Además, se ofrecían algunos datos precisos sobre los orígenes de la pareja y familia más próxima. Por ejemplo, que James era hijo del notable filántropo del Met Orathius Althorp-Siemens jr., que debía su fortuna no a estar emparentado con los potentados alemanes, sino a sus propias habilidades financieras como miembro fundador de una consolidada firma de valores de Wall Street.
Su hijo, tras obtener una licenciatura en Harvard, seguiría los pasos en el negocio familiar, se afirmaba. Mientras que su prometida, Cyinthia, después de estudiar piano en Juilliard, ocuparía un puesto en la junta de benefactores del Carnegie Hall, a la que también pertenecía, desde los 90, su augusta progenitora, la elegante dama Leonor Harrington de Funnes.
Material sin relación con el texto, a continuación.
This design comes from an exercise in tuning for small area on the open sky130 flow, not from production work. RTL that was checked went through simulation tests only; none was proved equivalent to the original. No driver is modelled on the clock port, so clocking that relies on it looks cheaper here than on a real chip. Power is estimated from default activity; no workload was simulated.

Design fir, start of the top module:
module fir(data_out, out_enable, data_in, sample_enable, coef_enable, error, clk, reset);
Size in the first run: roughly 700 cells after synthesis, ~76 flip-flops, about 30 I/O pins.
clock: 12.0 ns
lec_check: 0
cap_margin: 20
core_margin: 2
core_utilization: 40
slew_margin: 20
synth_hierarchical: 1
standard.sh (not shown) runs the stock make flow with config.mk's settings and CLKGATE_MAP_FILE= SYNTH_SCRIPT=/design/flow/synth_recipe.tcl, a recipe that flattens the netlist after the stock synthesis.
==> flow/flow/run.sh <==
#!/bin/bash
# The standard layout, with smaller port buffers and a clock tree built
# from small clock buffers without dummy balancing loads.
set -uo pipefail
bash standard.sh \
  "BUFFER_PORTS_ARGS=-buffer_cell sky130_fd_sc_hd__buf_1" \
  "CTS_ARGS=-sink_clustering_enable -repair_clock_nets -buf_list sky130_fd_sc_hd__clkbuf_4 -root_buf sky130_fd_sc_hd__clkbuf_8 -dont_use_dummy_load" \
  finish > standard_make.log 2>&1
Change:
==> flow/flow/run.sh (replaced) <==
#!/bin/bash
# The standard layout with three changes: port buffers chosen per
# direction (flow/pre_gpl.tcl), global placement that is not timing driven,
# and a clock tree of small clock buffers without dummy balancing loads.
set -uo pipefail
here=$(pwd)
bash standard.sh \
  "DONT_BUFFER_PORTS=1" \
  "PRE_GLOBAL_PLACE_TCL=$here/flow/pre_gpl.tcl" \
  "CTS_ARGS=-sink_clustering_enable -repair_clock_nets -buf_list sky130_fd_sc_hd__clkbuf_4 -root_buf sky130_fd_sc_hd__clkbuf_8 -dont_use_dummy_load" \
  finish > standard_make.log 2>&1
==> flow/flow/pre_gpl.tcl (new file) <==
# Runs before global placement: drop the buffers synthesis left in the
# netlist, then give each input port a buf_2 and each output port a buf_1.
remove_buffers
buffer_ports -inputs -buffer_cell sky130_fd_sc_hd__buf_2
buffer_ports -outputs -buffer_cell sky130_fd_sc_hd__buf_1
Settings changed: GPL_TIMING_DRIVEN set to 0.
Setup slack gets worse by 180 ps; combinational power shrinks by about 2%; wire length shrinks by 7.4%; synthesized area stays the same; hold slack improves by 8.0 ps; final cell count went down by 2.1%.

Setup of T:
fir, a different RTL version from the one above (not shown whole).
Size: about 640 cells after synthesis, ~76 flip-flops, ~30 I/O pins.
Settings: LEC_CHECK=0, CAP_MARGIN=20, CELL_PAD_IN_SITES_DETAIL_PLACEMENT=1, CELL_PAD_IN_SITES_GLOBAL_PLACEMENT=1, CORE_MARGIN=2, CORE_UTILIZATION=40, GPL_TIMING_DRIVEN=0, SLEW_MARGIN=20, SYNTH_HIERARCHICAL=1; clock period 12.0 ns.
==> flow/flow/run.sh <==
#!/bin/bash
# The standard layout with these changes: port buffers chosen per direction
# (flow/pre_gpl.tcl), global placement that is not timing driven, only
# small buffers for the resizer (flow/small_bufs.tcl), and a clock tree of
# clock buffers without dummy balancing loads.
set -uo pipefail
here=$(pwd)
bash standard.sh synth > standard_synth.log 2>&1 || exit 1
bash standard.sh \
  "DONT_BUFFER_PORTS=1" \
  "PRE_GLOBAL_PLACE_TCL=$here/flow/pre_gpl.tcl" \
  "PRE_RESIZE_TCL=$here/flow/small_bufs.tcl" \
  "PRE_CTS_TCL=$here/flow/small_bufs.tcl" \
  "PRE_GLOBAL_ROUTE_TCL=$here/flow/small_bufs.tcl" \
  "CTS_ARGS=-sink_clustering_enable -repair_clock_nets -buf_list sky130_fd_sc_hd__clkbuf_4 -root_buf sky130_fd_sc_hd__clkbuf_8 -dont_use_dummy_load" \
  finish > standard_make.log 2>&1
==> flow/flow/pre_gpl.tcl <==
# Runs before global placement: drop the buffers synthesis left in the
# netlist, then give each port a buf_1.
remove_buffers
buffer_ports -inputs -buffer_cell sky130_fd_sc_hd__buf_1
buffer_ports -outputs -buffer_cell sky130_fd_sc_hd__buf_1
==> flow/flow/small_bufs.tcl <==
set_dont_use {sky130_fd_sc_hd__buf_6 sky130_fd_sc_hd__buf_8 sky130_fd_sc_hd__buf_12 sky130_fd_sc_hd__buf_16 sky130_fd_sc_hd__bufbuf_8 sky130_fd_sc_hd__bufbuf_16}
T: full flow OK, the timing, design-rule and antenna checks passed
Setup changes, T to Q
diff --git a/flow/flow/run.sh b/flow/flow/run.sh
--- a/flow/flow/run.sh
+++ b/flow/flow/run.sh
@@ -4,2 +4,3 @@
-# small buffers for the resizer (flow/small_bufs.tcl), and a clock tree of
-# clock buffers without dummy balancing loads.
+# small buffers for the resizer (flow/small_bufs.tcl), a clock tree of
+# clock buffers without dummy balancing loads, and cells downsized where
+# timing allows after clock tree synthesis (flow/post_cts.tcl).
@@ -13,0 +15 @@
+  "POST_CTS_TCL=$here/flow/post_cts.tcl" \
==> flow/flow/post_cts.tcl (new file) <==
# Runs after clock tree synthesis: move each combinational cell to the
# smallest drive strength of its function that keeps setup slack above a
# margin, with no slew or capacitance violation. Flip-flops and clock
# buffers are left alone.
proc my_downsize { margin } {
  set dont_use {}
  if {[info exists ::env(DONT_USE_CELLS)]} { set dont_use $::env(DONT_USE_CELLS) }
  set changed 0
  foreach inst [get_cells *] {
    set ref [get_property $inst ref_name]
    if {![regexp {^(sky130_fd_sc_hd__[a-z0-9]+)_([0-9]+)$} $ref -> base drive]} continue
    if {[string match "*clkbuf*" $base] || [string match "*clkinv*" $base]} continue
    if {[string match "*df*" $base]} continue
    foreach d {0 1 2} {
      if {$d >= $drive} break
      set cand ${base}_$d
      if {[get_lib_cells -quiet */$cand] == ""} continue
      if {[lsearch $dont_use $cand] >= 0} continue
      replace_cell $inst $cand
      estimate_parasitics -placement
      if {[sta::worst_slack -max] >= $margin
          && [sta::max_slew_violation_count] == 0
          && [sta::max_capacitance_violation_count] == 0} {
        incr changed
        break
      }
      replace_cell $inst $ref
      estimate_parasitics -placement
    }
  }
  return $changed
}
estimate_parasitics -placement
puts "my_downsize: resized [my_downsize 0.3] instances"
--- outcome ---
Q has completed all stages; timing, DRC and antenna checks passed.
As far as detail-routed net length per standard cell is concerned, T and Q perform about the same.
T → Q: routing usage on met2 flat; global-route track usage on met1 down 0.20 points; maximum resistive drop on vdd down 0.56%; wire length flat; design area down 130 um2.
For overall power, T and Q come out practically identical.
There was hardly any difference in clock latency on the worst-skew pair between Q and T.
NOTE: area growth from synthesis to layout in Q falls short of that of T
Re clock period minus final worst setup slack: T and Q aren't equal, and the lower value belongs to T.

## run 1
Another version of the RTL of fir (not shown whole).
Size in the first run: ~660 cells after synthesis, about 30 I/O pins.
## fir
module fir(data_out, out_enable, data_in, sample_enable, coef_enable, error, clk, reset);
==> flow/config.mk <==
export PLATFORM = sky130hd
export DESIGN_NAME = fir
export DESIGN_NICKNAME = fir
export VERILOG_FILES = /design/flow/design.v
export SDC_FILE = /design/flow/constraint.sdc
export NUM_CORES = 4
export LEC_CHECK = 0
export CAP_MARGIN = 20
export CELL_PAD_IN_SITES_DETAIL_PLACEMENT = 1
export CELL_PAD_IN_SITES_GLOBAL_PLACEMENT = 1
export CORE_MARGIN = 2
export CORE_UTILIZATION = 40
export SLEW_MARGIN = 20
export SYNTH_HIERARCHICAL = 1
==> flow/constraint.sdc <==
create_clock -name core_clock -period 12.0 [get_ports {clk}]
set_input_delay 2.4000 -clock core_clock [delete_from_list [all_inputs] [get_ports {clk}]]
set_output_delay 2.4000 -clock core_clock [all_outputs]
set_load 0.01 [all_outputs]
==> flow/flow/run.sh <==
#!/bin/bash
# The standard layout, with smaller port buffers and a clock tree built
# from small clock buffers without dummy balancing loads.
set -uo pipefail
bash standard.sh \
  "BUFFER_PORTS_ARGS=-buffer_cell sky130_fd_sc_hd__buf_1" \
  "CTS_ARGS=-sink_clustering_enable -repair_clock_nets -buf_list sky130_fd_sc_hd__clkbuf_4 -root_buf sky130_fd_sc_hd__clkbuf_8 -dont_use_dummy_load" \
  finish > standard_make.log 2>&1
Edits applied to the flow inputs when going from run 1 to run 4:
- a deleted CELL_PAD_IN_SITES_DETAIL_PLACEMENT that had been 1
- a deleted CELL_PAD_IN_SITES_GLOBAL_PLACEMENT that had been 1
--- outcome ---
After detailed routing, run 1 needs more wire than run 4. STATUS worst slack after detailed placement: run 4 wins against run 1. Ratio of final minimum period to clock period: run 4 < run 1. [compare] base=run 1 new=run 4: power in the clock group now sits lower, switching share of power down 0.62 points. In the tables for run 1 and run 4, worst setup margin reads lower with run 1. Summary of run 4 over run 1: simple-gate portion of the synthesized area roughly the same; fill cell total of the finished layout -11%; gate count after technology mapping stayed essentially flat. Run 1 -> run 4: worst-case reg-to-reg path depth delta 0, exact match. Of run 4 and run 1, it is run 4 that has the lower first-pass GRT wire length.
Function was not checked in any run of this note: the RTL went through the layout flow alone.

Another version of the RTL of fir (not shown whole).
For scale: about 76 flip-flops, about 30 I/O pins, ~10000 um^2 of cells after synthesis.
make LEC_CHECK=0 CAP_MARGIN=20 CORE_MARGIN=2 CORE_UTILIZATION=40 SLEW_MARGIN=20 SYNTH_HIERARCHICAL=1 finish   # period 12.0 ns
run.sh (not shown) runs the stock make flow with config.mk's settings and CLKGATE_MAP_FILE= SYNTH_SCRIPT=/design/flow/synth_recipe.tcl, a recipe that flattens the netlist after the stock synthesis.
Stock flow here: none of the scripts above is used.
Next try:
==> flow/flow/run.sh (new file) <==
#!/bin/bash
# The standard layout, with smaller port buffers and a clock tree built
# from small clock buffers without dummy balancing loads.
set -uo pipefail
bash standard.sh \
  "BUFFER_PORTS_ARGS=-buffer_cell sky130_fd_sc_hd__buf_1" \
  "CTS_ARGS=-sink_clustering_enable -repair_clock_nets -buf_list sky130_fd_sc_hd__clkbuf_8 -root_buf sky130_fd_sc_hd__clkbuf_8 -sink_clustering_size 40 -sink_clustering_max_diameter 300 -dont_use_dummy_load" \
  finish > standard_make.log 2>&1
==> flow/standard.sh (new file) <==
#!/bin/bash
# synth_recipe.tcl (not shown) runs the flow's synth.tcl, then flattens the netlist and writes it again
# the make line also repeats each setting of config.mk as NAME=value (left out here)
make -C /OpenROAD-flow-scripts/flow DESIGN_CONFIG=/design/flow/config.mk WORK_HOME=/design/flow/orfs CLKGATE_MAP_FILE= SYNTH_SCRIPT=/design/flow/synth_recipe.tcl "${@:-finish}"
Settings changed: CORE_UTILIZATION 40 to 65.
removed: flow/run.sh
Outcome: The new run went through all stages and came out clean. Wire length came out higher by about 0.8%. Power came out lower by 19%. Final cell count came out lower by about 11%. Setup slack is better by 250 ps. Via count came out higher by about 2%. Critical path depth stays the same. Maximum frequency came out higher by 2.3%. Clock power came out lower by 39%.
Next try:
--- a/flow/flow/run.sh
+++ b/flow/flow/run.sh
@@ -7 +7 @@
-  "CTS_ARGS=-sink_clustering_enable -repair_clock_nets -buf_list sky130_fd_sc_hd__clkbuf_8 -root_buf sky130_fd_sc_hd__clkbuf_8 -sink_clustering_size 40 -sink_clustering_max_diameter 300 -dont_use_dummy_load" \
+  "CTS_ARGS=-sink_clustering_enable -repair_clock_nets -buf_list sky130_fd_sc_hd__clkbuf_16 -root_buf sky130_fd_sc_hd__clkbuf_16 -sink_clustering_size 80 -sink_clustering_max_diameter 500 -dont_use_dummy_load" \
Settings changed: CORE_UTILIZATION 65 to 40.
Result: The changed run produced a clean layout. Combinational power is lower by a few percent. Clock power is higher by well over a third. Sequential share of layout area is lower by 0.50 points. Maximum frequency is higher slightly. Die area is higher by well over a third.

## afterwards: timing with drivers on the ports
Ports are ideal in the flow. The routed layouts listed here were re-timed in OpenROAD.
Step 1: set_driving_cell puts a clkbuf_16 on clk and a buf_2 on each other input, an assumption about the parent block.
Step 2, shift: input delay + t, output delay - t, t = (earliest + latest rising clock arrival at the registers) / 2. This alone moves slack from input paths to output paths.
Three values: no drivers, after step 1, after step 2; two values: the first two.
run | t, ns | setup slack, ns | hold slack, ns | worst setup path after step 2
the first run of note 1 | 0.413 | 0.419 / 0.376 / 0.608 | 0.515 / 0.515 / 0.515 | input to output
the second run of note 1 | 0.412 | 0.243 / 0.202 / 0.614 | 0.523 / 0.523 / 0.523 | register to output
T | 0.390 | 0.554 / 0.519 / 0.692 | 0.497 / 0.497 / 0.497 | input to output
Q | 0.390 | 0.549 / 0.515 / 0.728 | 0.492 / 0.492 / 0.492 | input to output
run 1 | 0.410 | 0.271 / 0.232 / 0.341 | 0.489 / 0.489 / 0.489 | input to output
run 4 | 0.398 | 0.342 / 0.304 / 0.447 | 0.487 / 0.487 / 0.487 | input to output
the first run of note 4 | 0.383 | 1.048 / 1.006 / 1.212 | 0.478 / 0.478 / 0.478 | input to output
the second run of note 4 | 0.403 | 1.299 / 1.261 / 1.664 | 0.488 / 0.488 / 0.488 | register to output
the third run of note 4 | 0.382 | 1.465 / 1.423 / 1.804 | 0.489 / 0.489 / 0.489 | register to output
After both steps every run listed still meets setup and hold.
Las imágenes que acompañaban a los textos solían sumar clase, y más envidia, al ofrecer la imagen idílica de una inatacable felicidad basada en la mutua, libre elección de dos personas predestinadas, «del mismo círculo», a las que la vida solo podía reservarles una sucesión de instantes venturosos, quizá no una luna de miel perpetua como la de Íñigo y Tamara, al no tratarse de gente ostentosa ni tener que vivir del cuento, pero sí una existencia despojada de incordios y sobresaltos, más allá de los que pudiera situarles en el camino algún imprevisible revés de la salud.
Pues bien, en su afán de destruir cualquier atisbo efímero de dicha, la reciente «comedia romántica del verano», Materialistas, nos viene a desvelar que, en realidad, la mayoría de estos enlaces surgirían hoy fruto del cálculo, nada que ver con la espontánea punzada de Cupido.
En el filme, una moderna celestina prepara las uniones por catálogo, como si comprasen en la web de Zara, en función de los intereses de cada miembro de la pareja: ellas los pretenden altos, guapos y, sobre todo, forrados.
A ellos, que tampoco desprecian una buena posición, les mueven más las medidas de pecho y cadera, tanto como la edad, casi siempre menos de treinta en la mayoría de los casos, para que el atractivo perdure al menos un tiempo. Pues vaya, qué chasco.